**WHAT NEEDS TO BE DONE**:
Below are some records. Print exactly the lines between the one holding "7'h06: nib = 4'hE;" and the one holding "bad_glyph <= 1'b0;", inclusive, and nothing else.

**AVAILABLE DATA**:
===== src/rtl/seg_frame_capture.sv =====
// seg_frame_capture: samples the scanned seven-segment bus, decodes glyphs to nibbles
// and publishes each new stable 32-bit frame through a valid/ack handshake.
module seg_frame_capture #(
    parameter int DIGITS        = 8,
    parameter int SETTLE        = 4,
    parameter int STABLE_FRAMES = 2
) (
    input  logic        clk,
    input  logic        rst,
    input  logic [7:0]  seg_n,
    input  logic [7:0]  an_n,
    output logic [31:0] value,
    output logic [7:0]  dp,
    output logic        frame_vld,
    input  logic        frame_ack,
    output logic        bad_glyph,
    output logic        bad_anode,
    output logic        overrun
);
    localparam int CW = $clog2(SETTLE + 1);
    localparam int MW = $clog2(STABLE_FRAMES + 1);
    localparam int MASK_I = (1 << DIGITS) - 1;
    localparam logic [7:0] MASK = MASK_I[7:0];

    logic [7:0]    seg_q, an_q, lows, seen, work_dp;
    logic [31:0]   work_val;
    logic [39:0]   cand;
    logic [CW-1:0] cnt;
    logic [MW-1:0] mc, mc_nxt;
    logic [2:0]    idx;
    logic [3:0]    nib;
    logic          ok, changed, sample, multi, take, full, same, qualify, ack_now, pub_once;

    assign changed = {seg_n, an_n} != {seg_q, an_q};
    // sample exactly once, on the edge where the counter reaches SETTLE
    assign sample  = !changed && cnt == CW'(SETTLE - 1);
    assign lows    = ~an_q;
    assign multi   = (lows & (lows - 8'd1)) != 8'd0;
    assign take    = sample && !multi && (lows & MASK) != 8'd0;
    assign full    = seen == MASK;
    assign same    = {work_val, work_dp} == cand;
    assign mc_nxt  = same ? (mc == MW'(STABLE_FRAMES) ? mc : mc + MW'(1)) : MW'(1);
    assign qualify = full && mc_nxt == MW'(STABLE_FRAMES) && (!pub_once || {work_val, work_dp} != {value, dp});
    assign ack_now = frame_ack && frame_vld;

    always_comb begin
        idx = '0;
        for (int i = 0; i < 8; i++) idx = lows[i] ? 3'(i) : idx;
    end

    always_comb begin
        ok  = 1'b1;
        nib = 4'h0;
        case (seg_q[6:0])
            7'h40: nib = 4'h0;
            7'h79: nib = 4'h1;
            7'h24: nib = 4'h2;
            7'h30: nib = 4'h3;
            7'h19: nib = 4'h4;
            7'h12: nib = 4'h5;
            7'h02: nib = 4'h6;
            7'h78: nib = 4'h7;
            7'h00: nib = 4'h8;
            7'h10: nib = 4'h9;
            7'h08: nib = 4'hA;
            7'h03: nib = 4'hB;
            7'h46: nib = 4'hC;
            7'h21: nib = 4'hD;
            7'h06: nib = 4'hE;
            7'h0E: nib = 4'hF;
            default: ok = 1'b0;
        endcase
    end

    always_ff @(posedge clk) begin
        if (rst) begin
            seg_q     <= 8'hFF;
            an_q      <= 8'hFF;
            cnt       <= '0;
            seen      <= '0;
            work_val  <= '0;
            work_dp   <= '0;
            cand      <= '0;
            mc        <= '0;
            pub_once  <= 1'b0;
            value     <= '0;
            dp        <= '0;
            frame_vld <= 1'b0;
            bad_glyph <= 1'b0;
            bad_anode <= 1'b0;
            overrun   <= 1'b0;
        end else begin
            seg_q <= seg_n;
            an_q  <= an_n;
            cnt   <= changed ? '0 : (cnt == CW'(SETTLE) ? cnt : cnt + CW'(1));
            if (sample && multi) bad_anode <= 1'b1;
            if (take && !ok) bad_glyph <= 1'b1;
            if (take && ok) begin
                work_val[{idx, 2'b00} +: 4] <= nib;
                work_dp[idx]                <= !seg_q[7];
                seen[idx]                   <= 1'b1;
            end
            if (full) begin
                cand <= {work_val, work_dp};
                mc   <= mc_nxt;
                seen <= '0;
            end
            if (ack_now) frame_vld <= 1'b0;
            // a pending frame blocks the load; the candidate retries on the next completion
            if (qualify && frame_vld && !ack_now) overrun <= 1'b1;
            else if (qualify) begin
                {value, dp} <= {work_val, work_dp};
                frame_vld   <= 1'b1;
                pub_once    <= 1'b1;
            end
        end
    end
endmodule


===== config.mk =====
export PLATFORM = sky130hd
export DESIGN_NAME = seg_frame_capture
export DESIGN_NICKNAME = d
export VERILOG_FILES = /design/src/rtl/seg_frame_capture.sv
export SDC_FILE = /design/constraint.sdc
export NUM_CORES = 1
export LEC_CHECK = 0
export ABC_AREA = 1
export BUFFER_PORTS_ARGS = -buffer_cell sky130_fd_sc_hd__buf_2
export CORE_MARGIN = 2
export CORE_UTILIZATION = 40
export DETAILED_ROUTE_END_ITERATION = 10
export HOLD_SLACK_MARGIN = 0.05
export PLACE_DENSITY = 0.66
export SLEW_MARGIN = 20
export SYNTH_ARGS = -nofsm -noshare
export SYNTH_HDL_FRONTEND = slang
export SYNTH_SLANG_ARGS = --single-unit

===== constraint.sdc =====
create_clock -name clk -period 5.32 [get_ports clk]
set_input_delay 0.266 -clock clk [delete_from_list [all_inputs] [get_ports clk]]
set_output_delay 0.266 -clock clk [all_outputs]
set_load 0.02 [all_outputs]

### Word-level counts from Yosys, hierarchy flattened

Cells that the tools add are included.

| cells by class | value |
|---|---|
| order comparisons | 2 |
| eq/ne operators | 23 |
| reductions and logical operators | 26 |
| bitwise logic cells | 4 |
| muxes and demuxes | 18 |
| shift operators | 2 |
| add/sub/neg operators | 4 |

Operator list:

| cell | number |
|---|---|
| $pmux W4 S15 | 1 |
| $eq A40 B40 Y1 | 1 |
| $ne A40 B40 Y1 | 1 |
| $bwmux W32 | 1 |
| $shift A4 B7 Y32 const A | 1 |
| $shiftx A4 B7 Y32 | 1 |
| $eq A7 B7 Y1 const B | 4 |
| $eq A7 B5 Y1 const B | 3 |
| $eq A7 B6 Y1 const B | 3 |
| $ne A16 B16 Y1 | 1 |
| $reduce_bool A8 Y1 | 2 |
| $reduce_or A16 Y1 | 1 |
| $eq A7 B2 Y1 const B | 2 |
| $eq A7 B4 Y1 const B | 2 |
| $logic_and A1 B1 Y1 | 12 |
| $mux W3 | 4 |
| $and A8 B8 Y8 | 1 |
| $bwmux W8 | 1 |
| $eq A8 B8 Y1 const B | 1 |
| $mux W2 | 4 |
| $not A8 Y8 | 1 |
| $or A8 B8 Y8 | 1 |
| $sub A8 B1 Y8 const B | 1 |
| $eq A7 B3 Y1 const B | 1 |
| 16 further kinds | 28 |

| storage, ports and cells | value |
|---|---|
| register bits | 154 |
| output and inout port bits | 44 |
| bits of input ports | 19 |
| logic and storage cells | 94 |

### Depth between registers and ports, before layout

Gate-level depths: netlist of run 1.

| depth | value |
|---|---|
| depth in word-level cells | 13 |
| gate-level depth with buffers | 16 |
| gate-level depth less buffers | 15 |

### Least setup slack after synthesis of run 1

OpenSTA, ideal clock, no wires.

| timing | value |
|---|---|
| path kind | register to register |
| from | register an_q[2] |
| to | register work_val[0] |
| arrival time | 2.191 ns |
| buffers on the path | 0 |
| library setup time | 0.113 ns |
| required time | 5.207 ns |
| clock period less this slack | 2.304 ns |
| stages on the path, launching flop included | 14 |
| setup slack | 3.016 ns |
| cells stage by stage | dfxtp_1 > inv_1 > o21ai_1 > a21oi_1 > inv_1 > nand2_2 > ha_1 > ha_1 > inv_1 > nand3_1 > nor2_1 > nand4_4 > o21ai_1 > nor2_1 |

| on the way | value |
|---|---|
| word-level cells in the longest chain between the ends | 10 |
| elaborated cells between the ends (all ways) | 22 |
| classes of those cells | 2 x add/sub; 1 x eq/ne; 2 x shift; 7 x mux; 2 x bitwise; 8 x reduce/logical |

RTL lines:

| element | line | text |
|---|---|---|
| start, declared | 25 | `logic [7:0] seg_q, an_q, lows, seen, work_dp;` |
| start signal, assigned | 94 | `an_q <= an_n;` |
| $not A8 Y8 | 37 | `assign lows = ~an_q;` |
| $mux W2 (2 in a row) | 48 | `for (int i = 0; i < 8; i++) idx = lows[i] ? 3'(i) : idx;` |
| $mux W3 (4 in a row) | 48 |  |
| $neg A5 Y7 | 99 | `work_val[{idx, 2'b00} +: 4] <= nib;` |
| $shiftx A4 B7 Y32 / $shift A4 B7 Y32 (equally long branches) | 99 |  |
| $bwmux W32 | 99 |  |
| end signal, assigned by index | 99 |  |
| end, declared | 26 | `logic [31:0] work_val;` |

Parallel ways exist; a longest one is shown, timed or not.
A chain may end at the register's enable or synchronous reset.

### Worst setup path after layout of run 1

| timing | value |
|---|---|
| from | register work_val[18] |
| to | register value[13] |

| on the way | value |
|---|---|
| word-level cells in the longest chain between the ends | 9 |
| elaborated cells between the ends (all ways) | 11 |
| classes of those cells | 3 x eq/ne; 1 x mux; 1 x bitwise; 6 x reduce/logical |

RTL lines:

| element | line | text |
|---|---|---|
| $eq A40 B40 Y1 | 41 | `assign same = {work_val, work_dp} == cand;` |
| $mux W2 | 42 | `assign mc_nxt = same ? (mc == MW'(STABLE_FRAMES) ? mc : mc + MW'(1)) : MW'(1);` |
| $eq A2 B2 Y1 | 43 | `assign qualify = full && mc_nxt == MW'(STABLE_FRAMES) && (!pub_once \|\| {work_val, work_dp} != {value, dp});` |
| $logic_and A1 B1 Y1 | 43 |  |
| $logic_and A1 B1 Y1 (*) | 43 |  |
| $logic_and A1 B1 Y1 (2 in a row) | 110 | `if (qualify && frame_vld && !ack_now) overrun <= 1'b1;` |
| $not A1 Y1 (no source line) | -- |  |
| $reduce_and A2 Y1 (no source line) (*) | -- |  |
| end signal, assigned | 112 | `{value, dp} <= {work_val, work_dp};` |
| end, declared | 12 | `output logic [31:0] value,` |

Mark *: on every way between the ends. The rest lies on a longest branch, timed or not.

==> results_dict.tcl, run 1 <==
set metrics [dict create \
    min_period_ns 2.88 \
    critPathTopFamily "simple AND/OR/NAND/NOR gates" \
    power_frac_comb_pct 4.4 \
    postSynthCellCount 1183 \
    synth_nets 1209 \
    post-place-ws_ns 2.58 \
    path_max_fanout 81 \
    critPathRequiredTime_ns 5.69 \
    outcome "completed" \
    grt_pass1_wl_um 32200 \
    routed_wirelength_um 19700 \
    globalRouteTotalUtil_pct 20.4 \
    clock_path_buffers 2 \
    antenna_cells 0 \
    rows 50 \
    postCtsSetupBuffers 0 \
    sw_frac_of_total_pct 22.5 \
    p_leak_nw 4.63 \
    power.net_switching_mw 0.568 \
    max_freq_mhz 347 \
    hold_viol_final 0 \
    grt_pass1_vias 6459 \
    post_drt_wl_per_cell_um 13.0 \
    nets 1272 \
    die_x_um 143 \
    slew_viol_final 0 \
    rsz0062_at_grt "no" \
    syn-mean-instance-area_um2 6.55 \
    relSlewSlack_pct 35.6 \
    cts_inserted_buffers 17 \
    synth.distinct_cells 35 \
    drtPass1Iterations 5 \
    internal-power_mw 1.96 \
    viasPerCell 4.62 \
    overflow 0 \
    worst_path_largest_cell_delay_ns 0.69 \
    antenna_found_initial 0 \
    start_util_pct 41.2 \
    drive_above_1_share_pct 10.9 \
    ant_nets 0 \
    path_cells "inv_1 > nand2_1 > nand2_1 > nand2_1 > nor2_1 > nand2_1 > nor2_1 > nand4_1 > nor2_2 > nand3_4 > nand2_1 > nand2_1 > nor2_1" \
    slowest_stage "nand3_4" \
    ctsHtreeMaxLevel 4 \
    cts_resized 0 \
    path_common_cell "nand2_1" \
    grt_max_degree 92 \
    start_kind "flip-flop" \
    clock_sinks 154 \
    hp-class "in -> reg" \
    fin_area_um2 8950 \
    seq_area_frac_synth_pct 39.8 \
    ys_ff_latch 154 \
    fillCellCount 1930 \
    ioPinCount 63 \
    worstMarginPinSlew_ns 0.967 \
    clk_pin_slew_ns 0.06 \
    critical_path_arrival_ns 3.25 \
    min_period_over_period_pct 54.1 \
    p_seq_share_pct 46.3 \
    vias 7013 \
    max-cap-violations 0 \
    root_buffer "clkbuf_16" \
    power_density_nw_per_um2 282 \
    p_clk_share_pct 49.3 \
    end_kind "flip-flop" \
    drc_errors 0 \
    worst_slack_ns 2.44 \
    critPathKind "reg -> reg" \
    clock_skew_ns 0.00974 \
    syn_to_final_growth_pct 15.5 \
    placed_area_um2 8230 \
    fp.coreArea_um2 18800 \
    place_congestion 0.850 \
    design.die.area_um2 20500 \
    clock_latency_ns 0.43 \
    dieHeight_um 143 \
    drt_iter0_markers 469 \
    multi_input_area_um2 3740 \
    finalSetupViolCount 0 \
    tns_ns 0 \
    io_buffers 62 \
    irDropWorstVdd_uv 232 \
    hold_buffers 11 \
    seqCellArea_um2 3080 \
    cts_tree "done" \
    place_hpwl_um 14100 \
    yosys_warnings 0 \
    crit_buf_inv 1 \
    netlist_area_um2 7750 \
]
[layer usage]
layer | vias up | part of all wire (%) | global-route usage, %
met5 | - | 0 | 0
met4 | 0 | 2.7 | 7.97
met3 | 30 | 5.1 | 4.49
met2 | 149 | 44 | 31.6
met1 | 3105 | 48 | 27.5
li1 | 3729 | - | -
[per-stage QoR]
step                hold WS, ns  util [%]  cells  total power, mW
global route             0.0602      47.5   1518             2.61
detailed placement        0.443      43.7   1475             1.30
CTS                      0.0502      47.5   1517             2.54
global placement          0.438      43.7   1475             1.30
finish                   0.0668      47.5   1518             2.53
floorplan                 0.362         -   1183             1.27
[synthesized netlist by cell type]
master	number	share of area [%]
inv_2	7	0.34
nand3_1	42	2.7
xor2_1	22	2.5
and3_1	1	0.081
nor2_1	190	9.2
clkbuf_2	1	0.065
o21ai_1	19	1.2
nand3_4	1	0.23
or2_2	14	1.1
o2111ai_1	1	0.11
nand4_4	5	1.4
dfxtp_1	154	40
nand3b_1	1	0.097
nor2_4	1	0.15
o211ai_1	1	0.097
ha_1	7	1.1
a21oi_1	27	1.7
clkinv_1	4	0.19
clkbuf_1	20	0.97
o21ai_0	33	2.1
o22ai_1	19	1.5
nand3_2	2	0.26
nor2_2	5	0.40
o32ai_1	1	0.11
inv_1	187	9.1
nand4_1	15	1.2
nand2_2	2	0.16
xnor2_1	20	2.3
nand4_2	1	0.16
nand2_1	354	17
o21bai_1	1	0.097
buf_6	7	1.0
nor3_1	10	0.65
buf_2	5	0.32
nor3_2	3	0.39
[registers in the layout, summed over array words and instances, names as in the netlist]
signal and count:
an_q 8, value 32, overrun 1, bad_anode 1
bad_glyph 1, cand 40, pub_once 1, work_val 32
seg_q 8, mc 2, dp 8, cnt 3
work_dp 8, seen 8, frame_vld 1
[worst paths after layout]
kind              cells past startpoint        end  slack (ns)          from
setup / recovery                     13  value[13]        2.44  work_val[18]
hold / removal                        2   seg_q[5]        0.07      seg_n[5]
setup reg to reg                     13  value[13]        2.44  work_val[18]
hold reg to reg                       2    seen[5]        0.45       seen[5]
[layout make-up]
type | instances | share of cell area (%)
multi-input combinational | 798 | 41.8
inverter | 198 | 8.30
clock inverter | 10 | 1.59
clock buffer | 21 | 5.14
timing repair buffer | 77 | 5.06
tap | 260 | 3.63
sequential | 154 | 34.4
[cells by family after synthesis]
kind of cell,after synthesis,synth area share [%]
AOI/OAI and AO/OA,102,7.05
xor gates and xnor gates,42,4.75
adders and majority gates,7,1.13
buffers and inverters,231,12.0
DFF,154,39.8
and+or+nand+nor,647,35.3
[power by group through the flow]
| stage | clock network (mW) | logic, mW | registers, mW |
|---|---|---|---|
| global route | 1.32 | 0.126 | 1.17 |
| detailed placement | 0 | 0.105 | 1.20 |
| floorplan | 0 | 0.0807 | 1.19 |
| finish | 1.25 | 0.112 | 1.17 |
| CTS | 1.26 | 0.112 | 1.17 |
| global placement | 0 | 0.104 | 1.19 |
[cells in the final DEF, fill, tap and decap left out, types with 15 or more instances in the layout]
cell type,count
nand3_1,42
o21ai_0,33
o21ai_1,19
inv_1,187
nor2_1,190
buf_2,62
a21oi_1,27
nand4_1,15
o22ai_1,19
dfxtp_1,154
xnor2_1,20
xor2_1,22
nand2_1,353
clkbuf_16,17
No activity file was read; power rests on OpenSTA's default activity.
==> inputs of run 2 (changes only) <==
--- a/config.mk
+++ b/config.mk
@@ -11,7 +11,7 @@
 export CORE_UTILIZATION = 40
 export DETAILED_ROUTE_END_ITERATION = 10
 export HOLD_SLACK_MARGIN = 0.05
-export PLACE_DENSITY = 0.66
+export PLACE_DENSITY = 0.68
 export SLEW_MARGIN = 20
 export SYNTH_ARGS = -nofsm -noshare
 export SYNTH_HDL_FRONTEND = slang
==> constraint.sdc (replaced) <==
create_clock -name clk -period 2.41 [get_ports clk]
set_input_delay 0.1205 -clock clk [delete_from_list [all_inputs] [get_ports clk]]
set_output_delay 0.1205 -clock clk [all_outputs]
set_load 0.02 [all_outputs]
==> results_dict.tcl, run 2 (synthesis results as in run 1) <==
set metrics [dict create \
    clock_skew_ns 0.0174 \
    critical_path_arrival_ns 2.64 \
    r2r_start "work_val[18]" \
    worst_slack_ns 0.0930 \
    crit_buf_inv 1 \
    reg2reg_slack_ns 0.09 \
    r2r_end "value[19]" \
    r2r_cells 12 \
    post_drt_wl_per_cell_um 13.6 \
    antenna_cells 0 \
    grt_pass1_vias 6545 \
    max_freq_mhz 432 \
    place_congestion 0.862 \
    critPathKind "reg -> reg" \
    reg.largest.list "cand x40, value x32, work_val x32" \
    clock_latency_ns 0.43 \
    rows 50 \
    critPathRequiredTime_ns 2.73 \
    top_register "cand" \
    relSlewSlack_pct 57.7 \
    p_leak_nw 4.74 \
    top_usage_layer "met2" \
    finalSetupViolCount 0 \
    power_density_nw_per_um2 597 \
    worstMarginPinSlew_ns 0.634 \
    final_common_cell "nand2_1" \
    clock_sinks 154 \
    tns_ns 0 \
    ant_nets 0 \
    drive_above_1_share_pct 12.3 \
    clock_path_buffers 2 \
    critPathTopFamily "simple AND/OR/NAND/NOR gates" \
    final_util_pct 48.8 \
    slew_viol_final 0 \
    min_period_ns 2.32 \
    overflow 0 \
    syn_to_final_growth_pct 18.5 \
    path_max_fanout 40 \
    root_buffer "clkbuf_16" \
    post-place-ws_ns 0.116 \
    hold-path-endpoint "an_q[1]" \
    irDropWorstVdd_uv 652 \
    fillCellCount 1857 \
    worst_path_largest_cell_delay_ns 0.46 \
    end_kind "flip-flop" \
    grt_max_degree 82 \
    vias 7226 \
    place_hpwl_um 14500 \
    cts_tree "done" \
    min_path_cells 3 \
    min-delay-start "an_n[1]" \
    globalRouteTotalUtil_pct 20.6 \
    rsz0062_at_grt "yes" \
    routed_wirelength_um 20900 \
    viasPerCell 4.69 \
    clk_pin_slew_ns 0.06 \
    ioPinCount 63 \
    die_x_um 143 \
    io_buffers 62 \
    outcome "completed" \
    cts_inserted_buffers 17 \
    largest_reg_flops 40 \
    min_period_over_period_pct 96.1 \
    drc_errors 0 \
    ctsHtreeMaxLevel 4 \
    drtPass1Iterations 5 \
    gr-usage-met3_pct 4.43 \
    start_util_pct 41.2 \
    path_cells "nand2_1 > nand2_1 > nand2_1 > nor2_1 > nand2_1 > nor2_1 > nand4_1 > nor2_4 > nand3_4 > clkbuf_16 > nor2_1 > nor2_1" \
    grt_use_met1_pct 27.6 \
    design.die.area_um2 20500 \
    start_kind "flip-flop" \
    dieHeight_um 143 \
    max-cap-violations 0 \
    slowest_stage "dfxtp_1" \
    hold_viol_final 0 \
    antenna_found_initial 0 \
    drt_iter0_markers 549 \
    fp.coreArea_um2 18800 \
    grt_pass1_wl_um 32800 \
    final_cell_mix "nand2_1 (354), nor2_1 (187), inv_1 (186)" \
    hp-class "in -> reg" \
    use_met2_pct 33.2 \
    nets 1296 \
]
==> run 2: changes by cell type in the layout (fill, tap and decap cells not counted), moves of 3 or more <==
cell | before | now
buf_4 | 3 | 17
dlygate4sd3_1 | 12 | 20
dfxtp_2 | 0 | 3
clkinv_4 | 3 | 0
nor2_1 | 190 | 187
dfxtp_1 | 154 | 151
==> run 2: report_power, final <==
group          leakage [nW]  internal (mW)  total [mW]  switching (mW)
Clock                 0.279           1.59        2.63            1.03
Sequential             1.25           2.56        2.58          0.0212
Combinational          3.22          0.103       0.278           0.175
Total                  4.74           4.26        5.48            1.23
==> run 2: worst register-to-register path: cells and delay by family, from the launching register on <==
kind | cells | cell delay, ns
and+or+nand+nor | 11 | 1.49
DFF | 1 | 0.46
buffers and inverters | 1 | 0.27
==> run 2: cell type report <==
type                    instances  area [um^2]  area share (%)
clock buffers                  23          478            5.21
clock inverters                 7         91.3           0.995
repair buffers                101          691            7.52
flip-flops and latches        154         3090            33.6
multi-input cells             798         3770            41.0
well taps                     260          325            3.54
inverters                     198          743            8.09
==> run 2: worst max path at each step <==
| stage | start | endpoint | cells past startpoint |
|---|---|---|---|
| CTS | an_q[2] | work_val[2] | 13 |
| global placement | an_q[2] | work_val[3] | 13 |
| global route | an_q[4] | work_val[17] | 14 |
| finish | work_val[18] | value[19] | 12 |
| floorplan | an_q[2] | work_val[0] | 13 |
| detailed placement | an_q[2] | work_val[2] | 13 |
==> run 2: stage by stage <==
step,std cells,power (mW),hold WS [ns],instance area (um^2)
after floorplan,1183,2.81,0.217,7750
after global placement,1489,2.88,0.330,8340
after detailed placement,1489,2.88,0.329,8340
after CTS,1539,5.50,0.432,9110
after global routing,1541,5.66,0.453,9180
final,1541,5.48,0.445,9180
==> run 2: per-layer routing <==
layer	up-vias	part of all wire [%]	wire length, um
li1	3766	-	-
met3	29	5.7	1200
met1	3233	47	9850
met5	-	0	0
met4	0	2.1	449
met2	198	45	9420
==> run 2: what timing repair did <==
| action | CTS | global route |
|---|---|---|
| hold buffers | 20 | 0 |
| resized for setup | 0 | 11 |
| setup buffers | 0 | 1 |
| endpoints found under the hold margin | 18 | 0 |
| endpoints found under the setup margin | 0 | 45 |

**OUTPUT OF THE EXERCISE**:
            7'h06: nib = 4'hE;
            7'h0E: nib = 4'hF;
            default: ok = 1'b0;
        endcase
    end

    always_ff @(posedge clk) begin
        if (rst) begin
            seg_q     <= 8'hFF;
            an_q      <= 8'hFF;
            cnt       <= '0;
            seen      <= '0;
            work_val  <= '0;
            work_dp   <= '0;
            cand      <= '0;
            mc        <= '0;
            pub_once  <= 1'b0;
            value     <= '0;
            dp        <= '0;
            frame_vld <= 1'b0;
            bad_glyph <= 1'b0;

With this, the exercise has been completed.